🤖 AI Summary
Existing text detection methods often suffer from edge feature loss during mask shrinkage-expansion procedures and struggle to distinguish foreground from background, limiting their accuracy in detecting arbitrarily shaped text. This work proposes the Text-Pass Filter (TPF) framework, which introduces the concept of band-pass filtering into text detection for the first time. TPF constructs a dedicated feature-filter pair for each text instance to directly segment complete text regions, thereby eliminating the need for complex post-processing. The framework further incorporates a Reinforcement Ensemble Unit (REU) to enhance feature consistency for elongated text and a Foreground Prior Unit (FPU) to improve foreground-background discrimination, enabling natural separation of adjacent or touching text instances. Experiments demonstrate that TPF significantly improves detection accuracy and completeness while maintaining real-time inference speed.
📝 Abstract
To pursue an efficient text assembling process, existing methods detect texts via the shrink-mask expansion strategy. However, the shrinking operation loses the visual features of text margins and confuses the foreground and background difference, which brings intrinsic limitations to recognize text features. We follow this issue and design Text-Pass Filter (TPF) for arbitrary-shaped text detection. It segments the whole text directly, which avoids the intrinsic limitations.
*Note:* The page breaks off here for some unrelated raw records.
[config.mk]
export PLATFORM = sky130hd
export DESIGN_NAME = dac_burst_ctrl_flat
export DESIGN_NICKNAME = d
export VERILOG_FILES = /design/src/rtl/dac_burst_ctrl_if.sv /design/src/rtl/dac_burst_ctrl.sv /design/src/flat_wrapper.sv
export SDC_FILE = /design/constraint.sdc
export NUM_CORES = 1
export LEC_CHECK = 0
export ABC_AREA = 1
export ABC_CLOCK_PERIOD_IN_PS = 4600
export CORE_ASPECT_RATIO = 0.6
export CORE_UTILIZATION = 61
export DETAILED_ROUTE_END_ITERATION = 10
export PLACE_DENSITY = 0.87
export SYNTH_ARGS = -nofsm -noshare
export SYNTH_HDL_FRONTEND = slang
export SYNTH_SLANG_ARGS = --single-unit
[constraint.sdc]
create_clock -name clk_dac -period 4.6 [get_ports clk_dac]
set_input_delay 0.92 -clock clk_dac [delete_from_list [all_inputs] [get_ports clk_dac]]
set_output_delay 0.92 -clock clk_dac [all_outputs]
set_load 0.005 [all_outputs]
[src/rtl/dac_burst_ctrl_if.sv]
// Control, configuration, source and DAC-side signals of the burst controller.
// The master drives configuration, control and source data; the slave is the controller.
interface dac_burst_ctrl_if #(
    parameter int unsigned DW    = 14,
    parameter int unsigned CNT_W = 32,
    parameter int unsigned RPT_W = 16
);
    logic             cfg_valid;
    logic [CNT_W-1:0] cfg_burst_len;
    logic [CNT_W-1:0] cfg_delay;
    logic [CNT_W-1:0] cfg_gap;
    logic [RPT_W-1:0] cfg_repeat;
    logic             arm;
    logic             abort;
    logic             trig_in;
    logic             src_valid;
    logic [DW-1:0]    src_data_a;
    logic [DW-1:0]    src_data_b;
    logic             src_ready;
    logic [DW-1:0]    dac_data_a;
    logic [DW-1:0]    dac_data_b;
    logic             busy;
    logic             done;
    logic             underrun;
    logic [2:0]       state_o;

    modport master (
        output cfg_valid, cfg_burst_len, cfg_delay, cfg_gap, cfg_repeat,
        output arm, abort, trig_in, src_valid, src_data_a, src_data_b,
        input  src_ready, dac_data_a, dac_data_b, busy, done, underrun, state_o
    );

    modport slave (
        input  cfg_valid, cfg_burst_len, cfg_delay, cfg_gap, cfg_repeat,
        input  arm, abort, trig_in, src_valid, src_data_a, src_data_b,
        output src_ready, dac_data_a, dac_data_b, busy, done, underrun, state_o
    );
endinterface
It is noteworthy that different from previous whole text region-based methods, TPF can separate adhesive texts naturally without complex decoding or post-processing processes, which makes it possible for real-time text detection. Concretely, we find that the band-pass filter allows through components in a specified band of frequencies, called its passband but blocks components with frequencies above or below this band. It provides a natural idea for extracting whole texts separately. By simulating the band-pass filter, TPF constructs a unique feature-filter pair for each text. In the inference stage, every filter extracts the corresponding matched text by passing its pass-feature and blocking other features. Meanwhile, considering the large aspect ratio problem of ribbon-like texts makes it hard to recognize texts wholly, a Reinforcement Ensemble Unit (REU) is designed to enhance the feature consistency of the same text and to enlarge the filter's recognition field to help recognize whole texts. Furthermore, a Foreground Prior Unit (FPU) is introduced to encourage TPF to discriminate the difference between the foreground and background, which improves the feature-filter pair quality. Experiments demonstrate the effectiveness of REU and FPU while showing the TPF's superiority.